Chapter 16
A Community of Tennessee Writers, Readers & Passersby

"Mole"

Wyatt Prunty, a native of Humboldt, Tennessee, is the author of seven poetry collections, and his honors include fellowships from the Rockefeller Foundation and the Guggenheim Foundation. Founding director of the Sewanee Writers’ Conference, he teaches creative writing at the University of the South.

Mole

For weeks he’s tunneled his intricate need
Through the root-rich, fibrous, mineral dark,
Buckling up in zagged illegibles
The cuneiforms and cursives of a blind scribe.

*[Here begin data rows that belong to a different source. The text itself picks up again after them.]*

[src/rtl/dma_flag_bus_dec.sv]
module dma_flag_bus_dec #(
   parameter int NUM_CH   = 5,
   parameter int ADDR_W   = 8,
   parameter int DATA_W   = 32,
   parameter int STAT_OFS = 0,
   parameter int CLR_OFS  = 4
) (
   input  logic                  bus_wr,
   input  logic [ADDR_W-1:0]     bus_addr,
   input  logic [DATA_W-1:0]     bus_wdata,
   input  logic [4*NUM_CH-1:0]   status,
   output logic [4*NUM_CH-1:0]   clr_pulse,
   output logic [DATA_W-1:0]     bus_rdata
);

   localparam int STAT_W = 4 * NUM_CH;
   localparam logic [ADDR_W-1:0] STAT_A = ADDR_W'(STAT_OFS);
   localparam logic [ADDR_W-1:0] CLR_A  = ADDR_W'(CLR_OFS);

   initial begin
      if (STAT_OFS == CLR_OFS)
         $error("dma_flag_bus_dec: status and clear offsets coincide");
      if ((STAT_OFS % 4) != 0 || (CLR_OFS % 4) != 0)
         $error("dma_flag_bus_dec: offsets must be word aligned");
   end

   logic hit_clr;
   logic hit_stat;

   assign hit_clr  = (bus_addr == CLR_A);
   assign hit_stat = (bus_addr == STAT_A);

   always_comb begin
      clr_pulse = '0;
      if (bus_wr && hit_clr) clr_pulse = bus_wdata[STAT_W-1:0];
   end

   generate
      if (DATA_W > STAT_W) begin : g_pad
         always_comb begin
            bus_rdata = '0;
            if (hit_stat) bus_rdata = {{(DATA_W-STAT_W){1'b0}}, status};
         end
      end else begin : g_nopad
         always_comb begin
            bus_rdata = '0;
            if (hit_stat) bus_rdata = status;
         end
      end
   endgenerate

endmodule

[src/rtl/dma_flag_irq.sv]
module dma_flag_irq
   import dma_flag_pkg::*;
#(
   parameter int NUM_CH = 5
) (
   input  logic [4*NUM_CH-1:0] status,
   input  logic [NUM_CH-1:0]   ie_tc,
   input  logic [NUM_CH-1:0]   ie_ht,
   input  logic [NUM_CH-1:0]   ie_err,
   output logic [NUM_CH-1:0]   irq
);

   for (genvar c = 0; c < NUM_CH; c++) begin : g_ch
      chan_flags_t f;
      assign f = status[4*c +: 4];
      assign irq[c] = (f.tc & ie_tc[c]) | (f.ht & ie_ht[c]) | (f.err & ie_err[c]);
   end

endmodule

[src/rtl/dma_irq_flag_bank.sv]
module dma_irq_flag_bank
   import dma_flag_pkg::*;
#(
   parameter int NUM_CH   = 5,
   parameter int ADDR_W   = 8,
   parameter int DATA_W   = 32,
   parameter int STAT_OFS = 0,
   parameter int CLR_OFS  = 4,
   parameter bit SET_WINS = 1'b1
) (
   input  logic              clk,
   input  logic              rst_n,
   input  logic              bus_wr,
   input  logic [ADDR_W-1:0] bus_addr,
   input  logic [DATA_W-1:0] bus_wdata,
   output logic [DATA_W-1:0] bus_rdata,
   input  logic [NUM_CH-1:0] evt_tc,
   input  logic [NUM_CH-1:0] evt_ht,
   input  logic [NUM_CH-1:0] evt_err,
   input  logic [NUM_CH-1:0] ie_tc,
   input  logic [NUM_CH-1:0] ie_ht,
   input  logic [NUM_CH-1:0] ie_err,
   output logic [NUM_CH-1:0] irq
);

   localparam int STAT_W = FLAGS_PER_CH * NUM_CH;

   initial begin
      if (NUM_CH < 1) $error("dma_irq_flag_bank: NUM_CH must be at least 1");
      if (DATA_W < STAT_W) $error("dma_irq_flag_bank: DATA_W too small for status");
      if ((1 << ADDR_W) <= CLR_OFS || (1 << ADDR_W) <= STAT_OFS)
         $error("dma_irq_flag_bank: offsets do not fit ADDR_W");
   end

   logic [STAT_W-1:0] flag_q;
   logic [STAT_W-1:0] clr_pulse;

   dma_flag_bus_dec #(
      .NUM_CH  (NUM_CH),
      .ADDR_W  (ADDR_W),
      .DATA_W  (DATA_W),
      .STAT_OFS(STAT_OFS),
      .CLR_OFS (CLR_OFS)
   ) u_dec (
      .bus_wr   (bus_wr),
      .bus_addr (bus_addr),
      .bus_wdata(bus_wdata),
      .status   (flag_q),
      .clr_pulse(clr_pulse),
      .bus_rdata(bus_rdata)
   );

   for (genvar c = 0; c < NUM_CH; c++) begin : g_ch
      chan_evt_t   ev;
      chan_flags_t cl;
      chan_flags_t fl;
      assign ev.tc  = evt_tc[c];
      assign ev.ht  = evt_ht[c];
      assign ev.err = evt_err[c];
      assign cl     = clr_pulse[FLAGS_PER_CH*c +: FLAGS_PER_CH];
      dma_flag_chan #(.SET_WINS(SET_WINS)) u_chan (
         .clk  (clk),
         .rst_n(rst_n),
         .evt  (ev),
         .clr  (cl),
         .flags(fl)
      );
      assign flag_q[FLAGS_PER_CH*c +: FLAGS_PER_CH] = fl;
   end

   dma_flag_irq #(.NUM_CH(NUM_CH)) u_irq (
      .status(flag_q),
      .ie_tc (ie_tc),
      .ie_ht (ie_ht),
      .ie_err(ie_err),
      .irq   (irq)
   );

endmodule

Sleeved by soft earth, a slow reach knuckling,
Small tributaries open from his nudge—
Mild immigrant, bland isolationist,
Berm builder edging the runneling world.

But now the snow, and he’s gone quietly deep,
Nuzzling through a muzzy neighborhood
Of dead-end-street, abandoned cul-de-sac,
And boltrum from a dead-leaf, roundhouse burrow.

May he emerge four months from this as before,
Myopic master of the possible,
Wise one who understands prudential ground,
Revisionist of all things green;

So when he surfaces, lumplike, bashful,
Quizzical as the flashbulb blind who wait
For color to return, he’ll nose our green-
rich air with imperative poise of now.